This week, I am reporting on an African-American woman, Kalimah Johnson, a social worker and hair stylist from Detroit who is on a personal pilgrimage to Ghana.
After years of wondering where her ancestors came from, Johnson, 40, took a DNA test last November. The test result was that her maternal ancestry could be traced to the Akan people of Ghana. Last week, she and a few friends flew to Ghana, her first trip ever to Africa.
When I met her in Accra this week, she told me, "I wanted to see the land. I wanted to feel the air, small the grass. I wanted to just experience this land as my ancestor experienced it."
She traveled around Ghana and took a brief side trip to Senegal. In Ghana, she visited the notorious Elmina Castle, a one-time Portugese fort that was later used as a station where African slaves were held in brutal conditions waiting shipment to the Americas.
"I felt the ancestral spirits," she said. "I heard the drums. I smelled the blood. The sweat, the tears. History classes and discussions will never do it justice.
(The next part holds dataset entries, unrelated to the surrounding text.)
<file path="src/rtl/load_store_unit_if.sv">
// Load/store unit channels: execute-side request/response and the
// request/acknowledge data-memory bus.
interface load_store_unit_req_if #(
`ifdef BIT_COUNT_64
    parameter int XLEN = 64
`else
    parameter int XLEN = 32
`endif
);
    logic            req_valid;
    logic            req_ready;
    logic            is_store;
    logic [2:0]      trunc;
    logic [XLEN-1:0] addr;
    logic [XLEN-1:0] store_data;
    logic            stall;
    logic            resp_valid;
    logic [XLEN-1:0] load_data;
    logic            misaligned;

    modport master (
        output req_valid, is_store, trunc, addr, store_data,
        input  req_ready, stall, resp_valid, load_data, misaligned
    );
    modport slave (
        input  req_valid, is_store, trunc, addr, store_data,
        output req_ready, stall, resp_valid, load_data, misaligned
    );
endinterface

interface load_store_unit_mem_if #(
`ifdef BIT_COUNT_64
    parameter int XLEN = 64
`else
    parameter int XLEN = 32
`endif
);
    logic              mem_req;
    logic              mem_we;
    logic [XLEN-1:0]   mem_addr;
    logic [XLEN-1:0]   mem_wdata;
    logic [XLEN/8-1:0] mem_be;
    logic              mem_ack;
    logic [XLEN-1:0]   mem_rdata;

    modport master (
        output mem_req, mem_we, mem_addr, mem_wdata, mem_be,
        input  mem_ack, mem_rdata
    );
    modport slave (
        input  mem_req, mem_we, mem_addr, mem_wdata, mem_be,
        output mem_ack, mem_rdata
    );
endinterface

</file>
<file path="src/rtl/load_store_unit.sv">
// Memory-stage load/store unit: one bus transaction per request,
// lane alignment of store data and sign/zero extension of loads.
module load_store_unit #(
`ifdef BIT_COUNT_64
    parameter int XLEN = 64
`else
    parameter int XLEN = 32
`endif
) (
    input  logic                  clk,
    input  logic                  reset,
    load_store_unit_req_if.slave  req,
    load_store_unit_mem_if.master mem
);
    localparam int BW = XLEN / 8;
    localparam int OW = $clog2(BW);
    localparam logic [1:0] FULL_SZ = 2'(OW);

    typedef enum logic [1:0] {IDLE, ACCESS, RESP} state_e;

    state_e          state_q, state_d;
    logic            is_store_q, is_store_d;
    logic [2:0]      trunc_q, trunc_d;
    logic [OW-1:0]   off_q, off_d;
    logic            mem_req_q, mem_req_d;
    logic            mem_we_q, mem_we_d;
    logic [XLEN-1:0] mem_addr_q, mem_addr_d;
    logic [XLEN-1:0] mem_wdata_q, mem_wdata_d;
    logic [BW-1:0]   mem_be_q, mem_be_d;
    logic            resp_valid_q, resp_valid_d;
    logic            misaligned_q, misaligned_d;
    logic [XLEN-1:0] load_data_q, load_data_d;

    logic [1:0]      req_sz;
    logic [OW-1:0]   req_off;
    logic            req_mis;
    logic [BW-1:0]   req_mask;

    // log2 of the access size in bytes; unsigned variants share their size
    function automatic logic [1:0] size_log2(input logic [2:0] t);
        case (t)
            3'd0, 3'd3: return 2'd0;
            3'd1, 3'd4: return 2'd1;
            3'd2:       return 2'd2;
            3'd5:       return (XLEN == 64) ? 2'd2 : FULL_SZ;
            default:    return FULL_SZ;
        endcase
    endfunction

    function automatic logic [XLEN-1:0] extend(
        input logic [XLEN-1:0] w,
        input logic [2:0]      t
    );
        logic [XLEN-1:0] r;
        r = w;
        case (t)
            3'd0: r = XLEN'($signed(w[7:0]));
            3'd1: r = XLEN'($signed(w[15:0]));
            3'd2: r = XLEN'($signed(w[31:0]));
            3'd3: r = XLEN'(w[7:0]);
            3'd4: r = XLEN'(w[15:0]);
            3'd5: r = (XLEN == 64) ? XLEN'(w[31:0]) : w;
            default: r = w;
        endcase
        return r;
    endfunction

    assign req_sz   = size_log2(req.trunc);
    assign req_off  = req.addr[OW-1:0];
    assign req_mis  = |(req_off & OW'((1 << req_sz) - 1));
    assign req_mask = BW'((1 << (1 << req_sz)) - 1);

    always_comb begin
        state_d      = state_q;
        is_store_d   = is_store_q;
        trunc_d      = trunc_q;
        off_d        = off_q;
        mem_req_d    = mem_req_q;
        mem_we_d     = mem_we_q;
        mem_addr_d   = mem_addr_q;
        mem_wdata_d  = mem_wdata_q;
        mem_be_d     = mem_be_q;
        resp_valid_d = 1'b0;
        misaligned_d = 1'b0;
        load_data_d  = load_data_q;
        unique case (state_q)
            IDLE: begin
                if (req.req_valid) begin
                    is_store_d = req.is_store;
                    trunc_d    = req.trunc;
                    off_d      = req_off;
                    if (req_mis) begin
                        state_d      = RESP;
                        resp_valid_d = 1'b1;
                        misaligned_d = 1'b1;
                        load_data_d  = '0;
                    end else begin
                        state_d     = ACCESS;
                        mem_req_d   = 1'b1;
                        mem_we_d    = req.is_store;
                        mem_addr_d  = {req.addr[XLEN-1:OW], OW'(0)};
                        mem_wdata_d = req.store_data << {req_off, 3'b000};
                        mem_be_d    = req.is_store ? (req_mask << req_off) : '1;
                    end
                end
            end
            ACCESS: begin
                if (mem.mem_ack) begin
                    state_d      = RESP;
                    mem_req_d    = 1'b0;
                    mem_we_d     = 1'b0;
                    resp_valid_d = 1'b1;
                    if (!is_store_q)
                        load_data_d = extend(mem.mem_rdata >> {off_q, 3'b000}, trunc_q);
                end
            end
            RESP: state_d = IDLE;
            default: state_d = IDLE;
        endcase
    end

    always_ff @(posedge clk) begin
        if (!reset) begin
            state_q      <= IDLE;
            is_store_q   <= 1'b0;
            trunc_q      <= '0;
            off_q        <= '0;
            mem_req_q    <= 1'b0;
            mem_we_q     <= 1'b0;
            mem_addr_q   <= '0;
            mem_wdata_q  <= '0;
            mem_be_q     <= '0;
            resp_valid_q <= 1'b0;
            misaligned_q <= 1'b0;
            load_data_q  <= '0;
        end else begin
            state_q      <= state_d;
            is_store_q   <= is_store_d;
            trunc_q      <= trunc_d;
            off_q        <= off_d;
            mem_req_q    <= mem_req_d;
            mem_we_q     <= mem_we_d;
            mem_addr_q   <= mem_addr_d;
            mem_wdata_q  <= mem_wdata_d;
            mem_be_q     <= mem_be_d;
            resp_valid_q <= resp_valid_d;
            misaligned_q <= misaligned_d;
            load_data_q  <= load_data_d;
        end
    end

    // the pipeline is released in the response cycle
    assign req.req_ready  = (state_q == IDLE);
    assign req.stall      = (state_q == ACCESS) |
                            ((state_q == IDLE) & req.req_valid);
    assign req.resp_valid = resp_valid_q;
    assign req.misaligned = misaligned_q;
    assign req.load_data  = load_data_q;
    assign mem.mem_req    = mem_req_q;
    assign mem.mem_we     = mem_we_q;
    assign mem.mem_addr   = mem_addr_q;
    assign mem.mem_wdata  = mem_wdata_q;
    assign mem.mem_be     = mem_be_q;
endmodule

</file>
<file path="src/flat_wrapper.sv">
// flat-port wrapper written by rule: the top's interface ports become plain ports
module load_store_unit_flat 
#(

    parameter int XLEN = 32

)
  (clk, reset, req_req_valid, req_is_store, req_trunc, req_addr, req_store_data, req_req_ready, req_stall, req_resp_valid, req_load_data, req_misaligned, mem_mem_req, mem_mem_we, mem_mem_addr, mem_mem_wdata, mem_mem_be, mem_mem_ack, mem_mem_rdata);
  load_store_unit_req_if #(.XLEN(XLEN)) req_i ();
  load_store_unit_mem_if #(.XLEN(XLEN)) mem_i ();
  input  logic clk;
  input  logic reset;
  input wire logic [$bits(req_i.req_valid)-1:0] req_req_valid;
  input wire logic [$bits(req_i.is_store)-1:0] req_is_store;
  input wire logic [$bits(req_i.trunc)-1:0] req_trunc;
  input wire logic [$bits(req_i.addr)-1:0] req_addr;
  input wire logic [$bits(req_i.store_data)-1:0] req_store_data;
  output wire logic [$bits(req_i.req_ready)-1:0] req_req_ready;
  output wire logic [$bits(req_i.stall)-1:0] req_stall;
  output wire logic [$bits(req_i.resp_valid)-1:0] req_resp_valid;
  output wire logic [$bits(req_i.load_data)-1:0] req_load_data;
  output wire logic [$bits(req_i.misaligned)-1:0] req_misaligned;
  output wire logic [$bits(mem_i.mem_req)-1:0] mem_mem_req;
  output wire logic [$bits(mem_i.mem_we)-1:0] mem_mem_we;
  output wire logic [$bits(mem_i.mem_addr)-1:0] mem_mem_addr;
  output wire logic [$bits(mem_i.mem_wdata)-1:0] mem_mem_wdata;
  output wire logic [$bits(mem_i.mem_be)-1:0] mem_mem_be;
  input wire logic [$bits(mem_i.mem_ack)-1:0] mem_mem_ack;
  input wire logic [$bits(mem_i.mem_rdata)-1:0] mem_mem_rdata;
  assign req_i.req_valid = req_req_valid;
  assign req_i.is_store = req_is_store;
  assign req_i.trunc = req_trunc;
  assign req_i.addr = req_addr;
  assign req_i.store_data = req_store_data;
  assign req_req_ready = req_i.req_ready;
  assign req_stall = req_i.stall;
  assign req_resp_valid = req_i.resp_valid;
  assign req_load_data = req_i.load_data;
  assign req_misaligned = req_i.misaligned;
  assign mem_mem_req = mem_i.mem_req;
  assign mem_mem_we = mem_i.mem_we;
  assign mem_mem_addr = mem_i.mem_addr;
  assign mem_mem_wdata = mem_i.mem_wdata;
  assign mem_mem_be = mem_i.mem_be;
  assign mem_i.mem_ack = mem_mem_ack;
  assign mem_i.mem_rdata = mem_mem_rdata;
  load_store_unit #(.XLEN(XLEN)) u_core (.clk(clk), .reset(reset), .req(req_i), .mem(mem_i));
endmodule
</file>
You have to stand in it if you can and experience it."
The next day, I got a text message from her. She was in Kumasi, the capital of the Ashante region.
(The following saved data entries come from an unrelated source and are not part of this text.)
File: src/rtl/muldiv_unit.sv
// rtl/muldiv_unit.sv - iterative RV32M unit: shift-add multiply, restoring divide, sign fix-up
module muldiv_unit
    import muldiv_pkg::*;
#(
    parameter int XLEN = MULDIV_XLEN
) (
    input  logic            clk,
    input  logic            rst_n,
    input  logic            start,
    input  logic            kill,
    input  logic [2:0]      op,
    input  logic [XLEN-1:0] rs1,
    input  logic [XLEN-1:0] rs2,
    input  logic [4:0]      rd_addr_in,
    output logic            busy,
    output logic            done,
    output logic            write,
    output logic [XLEN-1:0] result,
    output logic [4:0]      rd_addr
);

    localparam int CW = $clog2(XLEN);

    muldiv_state_e       state;
    muldiv_op_e          op_q;
    logic [4:0]          rd_q;
    logic [XLEN-1:0]     a_mag;
    logic [XLEN-1:0]     b_mag;
    logic                sign_a;
    logic                sign_b;
    logic [2*XLEN-1:0]   acc;
    logic [CW-1:0]       count;

    muldiv_op_e          op_in;
    logic                in_sign_a;
    logic                in_sign_b;
    logic                div_by_zero;
    logic                div_overflow;
    logic [XLEN-1:0]     special_res;

    logic [XLEN:0]       mul_sum;
    logic [XLEN:0]       div_shift;
    logic [XLEN:0]       div_trial;
    logic [2*XLEN-1:0]   prod;
    logic [XLEN-1:0]     quot;
    logic [XLEN-1:0]     rem;
    logic [XLEN-1:0]     fix_res;

    assign busy  = (state != IDLE);
    assign write = done;

    assign op_in     = muldiv_op_e'(op);
    assign in_sign_a = op_signed_a(op_in) & rs1[XLEN-1];
    assign in_sign_b = op_signed_b(op_in) & rs2[XLEN-1];

    assign div_by_zero  = is_div(op_in) && (rs2 == '0);
    assign div_overflow = (op_in == OP_DIV || op_in == OP_REM)
                          && (rs1 == {1'b1, {(XLEN-1){1'b0}}}) && (rs2 == '1);

    always_comb begin
        special_res = '0;
        if (div_by_zero)
            special_res = (op_in == OP_DIV || op_in == OP_DIVU) ? '1 : rs1;
        else if (op_in == OP_DIV)
            special_res = {1'b1, {(XLEN-1){1'b0}}};
    end

    // Multiply: acc = {partial, multiplier}; add multiplicand on LSB, shift right.
    assign mul_sum   = {1'b0, acc[2*XLEN-1:XLEN]} + (acc[0] ? {1'b0, a_mag} : '0);
    // Divide: acc = {remainder, dividend/quotient}; shift left, trial subtract.
    assign div_shift = acc[2*XLEN-1:XLEN-1];
    assign div_trial = div_shift - {1'b0, b_mag};

    assign prod = (sign_a ^ sign_b) ? negate(acc) : acc;
    assign quot = magnitude(acc[XLEN-1:0], sign_a ^ sign_b);
    assign rem  = magnitude(acc[2*XLEN-1:XLEN], sign_a);

    always_comb begin
        fix_res = '0;
        case (op_q)
            OP_MUL:                     fix_res = prod[XLEN-1:0];
            OP_MULH, OP_MULHSU, OP_MULHU: fix_res = prod[2*XLEN-1:XLEN];
            OP_DIV, OP_DIVU:            fix_res = quot;
            default:                    fix_res = rem;
        endcase
    end

    always_ff @(posedge clk) begin
        if (!rst_n) begin
            state   <= IDLE;
            done    <= 1'b0;
            result  <= '0;
            rd_addr <= '0;
            op_q    <= OP_MUL;
            rd_q    <= '0;
            a_mag   <= '0;
            b_mag   <= '0;
            sign_a  <= 1'b0;
            sign_b  <= 1'b0;
            acc     <= '0;
            count   <= '0;
        end else begin
            case (state)
                IDLE: begin
                    if (start && !kill) begin
                        op_q   <= op_in;
                        rd_q   <= rd_addr_in;
                        a_mag  <= magnitude(rs1, in_sign_a);
                        b_mag  <= magnitude(rs2, in_sign_b);
                        sign_a <= in_sign_a;
                        sign_b <= in_sign_b;
                        count  <= '0;
                        if (div_by_zero || div_overflow) begin
                            result  <= special_res;
                            rd_addr <= rd_addr_in;
                            done    <= 1'b1;
                            state   <= DONE;
                        end else begin
                            acc   <= {{XLEN{1'b0}}, is_div(op_in) ? magnitude(rs1, in_sign_a)
                                                                  : magnitude(rs2, in_sign_b)};
                            state <= CALC;
                        end
                    end
                end
                CALC: begin
                    if (kill) begin
                        state <= IDLE;
                    end else begin
                        if (is_div(op_q)) begin
                            if (!div_trial[XLEN])
                                acc <= {div_trial[XLEN-1:0], acc[XLEN-2:0], 1'b1};
                            else
                                acc <= {div_shift[XLEN-1:0], acc[XLEN-2:0], 1'b0};
                        end else begin
                            acc <= {mul_sum, acc[XLEN-1:1]};
                        end
                        count <= count + CW'(1);
                        if (count == CW'(XLEN-1))
                            state <= FIX;
                    end
                end
                FIX: begin
                    if (kill) begin
                        state <= IDLE;
                    end else begin
                        result  <= fix_res;
                        rd_addr <= rd_q;
                        done    <= 1'b1;
                        state   <= DONE;
                    end
                end
                default: begin
                    done  <= 1'b0;
                    state <= IDLE;
                end
            endcase
        end
    end

endmodule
"I love Ghana," she wrote.
Her experience is similar to mine several years ago. For a story on the DNA tests that purport to be able to tell African-Americans where their distant African ancestors came from, I took a DNA test -- though there are critics who question the accuracy of such tests.
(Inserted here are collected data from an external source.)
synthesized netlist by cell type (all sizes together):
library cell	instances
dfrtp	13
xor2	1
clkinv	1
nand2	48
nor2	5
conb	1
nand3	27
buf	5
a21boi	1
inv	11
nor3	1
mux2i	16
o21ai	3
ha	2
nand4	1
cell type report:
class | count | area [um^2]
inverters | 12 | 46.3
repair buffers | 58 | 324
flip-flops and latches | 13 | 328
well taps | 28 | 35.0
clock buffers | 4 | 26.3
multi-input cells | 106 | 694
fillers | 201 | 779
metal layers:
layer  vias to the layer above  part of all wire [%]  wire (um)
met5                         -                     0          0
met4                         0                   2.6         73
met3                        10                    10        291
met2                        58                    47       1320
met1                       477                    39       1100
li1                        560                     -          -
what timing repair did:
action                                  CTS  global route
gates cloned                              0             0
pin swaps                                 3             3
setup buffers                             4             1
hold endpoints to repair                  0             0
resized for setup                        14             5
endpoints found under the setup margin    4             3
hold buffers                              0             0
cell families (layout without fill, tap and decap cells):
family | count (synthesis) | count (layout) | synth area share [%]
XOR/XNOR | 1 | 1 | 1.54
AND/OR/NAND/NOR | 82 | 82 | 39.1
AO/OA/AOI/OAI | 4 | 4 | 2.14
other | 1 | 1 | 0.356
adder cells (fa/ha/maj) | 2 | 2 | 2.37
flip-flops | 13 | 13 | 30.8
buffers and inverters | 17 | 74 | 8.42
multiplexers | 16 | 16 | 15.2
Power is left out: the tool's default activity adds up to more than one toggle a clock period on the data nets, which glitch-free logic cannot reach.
My resullt was that my maternal ancestry was Ashante. From that, I was inspired to take a trip in 2005 much like Kalimah Johnson's. Below is what I wrote then about my experience:
May 6, 2006 -- In a sense, my journey to Ghana began last fall, months before I actually traveled to the tiny West African nation. It began in my mind and heart when "Good Morning America" co-anchor Robin Roberts disclosed the results of a DNA test tracing my maternal ancestry.
"Ashanti people in Ghana," Robin said. I was overwhelmed with emotion, only dimly aware that I was on live television. I felt exhilarated.
"I felt like a door that has been closed all my life has been open," I said, and as I said it I had that literal image in my mind: an enormous door creaking open slowly to reveal an ancestry that all my life had been unknown and, I thought, unknowable. I want to note here that the accuracy of this kind of DNA test, which can cost hundreds of dollars, has been challenged by some geneticists. They say that it is possible to generally locate where one's ancestors came from, but that databases are insufficiently large to give 100 percent pinpoint results of a specific tribe or people. Having reported on this subject, I was aware of the controversies behind the science. And yet none of that mattered to me at that moment. It was something, where before I'd had nothing.
The next day, I used my British Airways frequent flier miles to get a ticket from New York to London to Accra, the capital of Ghana.
Months later -- on March 6 -- the BA flight descended in the darkness. Out the window, I could see a scattering of lights. With a touch of nervousness that I had not expected, I thought, "This is it."